GIVEN DATA below:

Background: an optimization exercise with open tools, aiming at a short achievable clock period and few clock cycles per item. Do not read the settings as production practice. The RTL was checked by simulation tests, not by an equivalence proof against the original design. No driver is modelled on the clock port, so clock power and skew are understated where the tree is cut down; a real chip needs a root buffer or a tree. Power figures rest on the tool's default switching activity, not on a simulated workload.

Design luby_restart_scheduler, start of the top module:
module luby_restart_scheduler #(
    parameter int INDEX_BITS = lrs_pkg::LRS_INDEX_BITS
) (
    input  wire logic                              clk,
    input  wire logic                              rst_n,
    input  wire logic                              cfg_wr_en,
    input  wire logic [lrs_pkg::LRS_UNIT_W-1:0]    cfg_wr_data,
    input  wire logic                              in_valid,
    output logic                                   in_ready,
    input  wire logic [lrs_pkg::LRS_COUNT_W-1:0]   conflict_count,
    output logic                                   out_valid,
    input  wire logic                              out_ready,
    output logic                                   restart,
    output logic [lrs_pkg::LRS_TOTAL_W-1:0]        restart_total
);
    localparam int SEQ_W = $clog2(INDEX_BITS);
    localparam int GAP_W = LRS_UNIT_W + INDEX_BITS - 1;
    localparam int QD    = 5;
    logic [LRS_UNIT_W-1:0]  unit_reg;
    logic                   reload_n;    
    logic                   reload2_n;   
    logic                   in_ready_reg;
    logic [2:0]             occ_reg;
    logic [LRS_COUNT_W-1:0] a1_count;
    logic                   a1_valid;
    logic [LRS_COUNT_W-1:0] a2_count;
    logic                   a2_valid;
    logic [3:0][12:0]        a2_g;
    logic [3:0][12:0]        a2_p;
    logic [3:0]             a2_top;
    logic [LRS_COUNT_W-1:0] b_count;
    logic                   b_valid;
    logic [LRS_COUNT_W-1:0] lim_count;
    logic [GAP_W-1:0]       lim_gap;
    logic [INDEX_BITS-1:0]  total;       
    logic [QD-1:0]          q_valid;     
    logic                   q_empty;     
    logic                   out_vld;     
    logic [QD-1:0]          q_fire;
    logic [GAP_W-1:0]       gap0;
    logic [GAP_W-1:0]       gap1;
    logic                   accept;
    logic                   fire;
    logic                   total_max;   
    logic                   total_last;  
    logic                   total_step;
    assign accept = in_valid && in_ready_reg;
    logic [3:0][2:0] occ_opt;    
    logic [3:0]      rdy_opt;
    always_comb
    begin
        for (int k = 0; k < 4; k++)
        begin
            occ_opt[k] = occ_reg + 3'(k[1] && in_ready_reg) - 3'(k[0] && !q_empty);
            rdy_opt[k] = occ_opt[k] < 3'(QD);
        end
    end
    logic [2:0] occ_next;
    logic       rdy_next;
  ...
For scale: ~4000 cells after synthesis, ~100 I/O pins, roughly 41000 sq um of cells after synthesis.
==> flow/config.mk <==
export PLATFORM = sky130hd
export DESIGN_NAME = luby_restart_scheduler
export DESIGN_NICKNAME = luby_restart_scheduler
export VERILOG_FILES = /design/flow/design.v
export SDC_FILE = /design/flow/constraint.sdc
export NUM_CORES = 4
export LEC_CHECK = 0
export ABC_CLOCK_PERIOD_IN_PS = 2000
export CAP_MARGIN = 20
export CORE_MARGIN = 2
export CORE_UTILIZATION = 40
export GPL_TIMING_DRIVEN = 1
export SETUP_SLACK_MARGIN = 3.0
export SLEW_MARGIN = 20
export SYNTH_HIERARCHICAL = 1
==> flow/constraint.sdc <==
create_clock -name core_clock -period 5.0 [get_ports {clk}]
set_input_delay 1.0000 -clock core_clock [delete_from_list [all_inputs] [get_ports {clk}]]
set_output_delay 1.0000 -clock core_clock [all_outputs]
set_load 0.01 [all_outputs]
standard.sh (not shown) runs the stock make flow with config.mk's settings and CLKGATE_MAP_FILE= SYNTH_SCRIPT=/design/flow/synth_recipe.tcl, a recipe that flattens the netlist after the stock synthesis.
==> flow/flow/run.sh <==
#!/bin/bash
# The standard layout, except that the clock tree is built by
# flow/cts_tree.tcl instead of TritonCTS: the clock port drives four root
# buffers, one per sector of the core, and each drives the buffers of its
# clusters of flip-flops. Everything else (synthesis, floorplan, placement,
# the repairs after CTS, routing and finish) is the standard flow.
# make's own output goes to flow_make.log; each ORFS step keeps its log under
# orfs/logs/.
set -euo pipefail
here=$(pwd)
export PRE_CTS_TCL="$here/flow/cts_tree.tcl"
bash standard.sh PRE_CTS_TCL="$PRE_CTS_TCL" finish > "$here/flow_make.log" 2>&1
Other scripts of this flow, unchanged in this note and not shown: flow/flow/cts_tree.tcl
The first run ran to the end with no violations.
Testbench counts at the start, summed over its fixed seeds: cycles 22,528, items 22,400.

End of GIVEN DATA.

● **REQUIREMENT**: Using the same words as the original, repeat the records above.

● **FINISHED EXERCISE**:
Background: an optimization exercise with open tools, aiming at a short achievable clock period and few clock cycles per item. Do not read the settings as production practice. The RTL was checked by simulation tests, not by an equivalence proof against the original design. No driver is modelled on the clock port, so clock power and skew are understated where the tree is cut down; a real chip needs a root buffer or a tree. Power figures rest on the tool's default switching activity, not on a simulated workload.

Design luby_restart_scheduler, start of the top module:
module luby_restart_scheduler #(
    parameter int INDEX_BITS = lrs_pkg::LRS_INDEX_BITS
) (
    input  wire logic                              clk,
    input  wire logic                              rst_n,
    input  wire logic                              cfg_wr_en,
    input  wire logic [lrs_pkg::LRS_UNIT_W-1:0]    cfg_wr_data,
    input  wire logic                              in_valid,
    output logic                                   in_ready,
    input  wire logic [lrs_pkg::LRS_COUNT_W-1:0]   conflict_count,
    output logic                                   out_valid,
    input  wire logic                              out_ready,
    output logic                                   restart,
    output logic [lrs_pkg::LRS_TOTAL_W-1:0]        restart_total
);
    localparam int SEQ_W = $clog2(INDEX_BITS);
    localparam int GAP_W = LRS_UNIT_W + INDEX_BITS - 1;
    localparam int QD    = 5;
    logic [LRS_UNIT_W-1:0]  unit_reg;
    logic                   reload_n;    
    logic                   reload2_n;   
    logic                   in_ready_reg;
    logic [2:0]             occ_reg;
    logic [LRS_COUNT_W-1:0] a1_count;
    logic                   a1_valid;
    logic [LRS_COUNT_W-1:0] a2_count;
    logic                   a2_valid;
    logic [3:0][12:0]        a2_g;
    logic [3:0][12:0]        a2_p;
    logic [3:0]             a2_top;
    logic [LRS_COUNT_W-1:0] b_count;
    logic                   b_valid;
    logic [LRS_COUNT_W-1:0] lim_count;
    logic [GAP_W-1:0]       lim_gap;
    logic [INDEX_BITS-1:0]  total;       
    logic [QD-1:0]          q_valid;     
    logic                   q_empty;     
    logic                   out_vld;     
    logic [QD-1:0]          q_fire;
    logic [GAP_W-1:0]       gap0;
    logic [GAP_W-1:0]       gap1;
    logic                   accept;
    logic                   fire;
    logic                   total_max;   
    logic                   total_last;  
    logic                   total_step;
    assign accept = in_valid && in_ready_reg;
    logic [3:0][2:0] occ_opt;    
    logic [3:0]      rdy_opt;
    always_comb
    begin
        for (int k = 0; k < 4; k++)
        begin
            occ_opt[k] = occ_reg + 3'(k[1] && in_ready_reg) - 3'(k[0] && !q_empty);
            rdy_opt[k] = occ_opt[k] < 3'(QD);
        end
    end
    logic [2:0] occ_next;
    logic       rdy_next;
  ...
For scale: ~4000 cells after synthesis, ~100 I/O pins, roughly 41000 sq um of cells after synthesis.
==> flow/config.mk <==
export PLATFORM = sky130hd
export DESIGN_NAME = luby_restart_scheduler
export DESIGN_NICKNAME = luby_restart_scheduler
export VERILOG_FILES = /design/flow/design.v
export SDC_FILE = /design/flow/constraint.sdc
export NUM_CORES = 4
export LEC_CHECK = 0
export ABC_CLOCK_PERIOD_IN_PS = 2000
export CAP_MARGIN = 20
export CORE_MARGIN = 2
export CORE_UTILIZATION = 40
export GPL_TIMING_DRIVEN = 1
export SETUP_SLACK_MARGIN = 3.0
export SLEW_MARGIN = 20
export SYNTH_HIERARCHICAL = 1
==> flow/constraint.sdc <==
create_clock -name core_clock -period 5.0 [get_ports {clk}]
set_input_delay 1.0000 -clock core_clock [delete_from_list [all_inputs] [get_ports {clk}]]
set_output_delay 1.0000 -clock core_clock [all_outputs]
set_load 0.01 [all_outputs]
standard.sh (not shown) runs the stock make flow with config.mk's settings and CLKGATE_MAP_FILE= SYNTH_SCRIPT=/design/flow/synth_recipe.tcl, a recipe that flattens the netlist after the stock synthesis.
==> flow/flow/run.sh <==
#!/bin/bash
# The standard layout, except that the clock tree is built by
# flow/cts_tree.tcl instead of TritonCTS: the clock port drives four root
# buffers, one per sector of the core, and each drives the buffers of its
# clusters of flip-flops. Everything else (synthesis, floorplan, placement,
# the repairs after CTS, routing and finish) is the standard flow.
# make's own output goes to flow_make.log; each ORFS step keeps its log under
# orfs/logs/.
set -euo pipefail
here=$(pwd)
export PRE_CTS_TCL="$here/flow/cts_tree.tcl"
bash standard.sh PRE_CTS_TCL="$PRE_CTS_TCL" finish > "$here/flow_make.log" 2>&1
Other scripts of this flow, unchanged in this note and not shown: flow/flow/cts_tree.tcl
The first run ran to the end with no violations.
Testbench counts at the start, summed over its fixed seeds: cycles 22,528, items 22,400.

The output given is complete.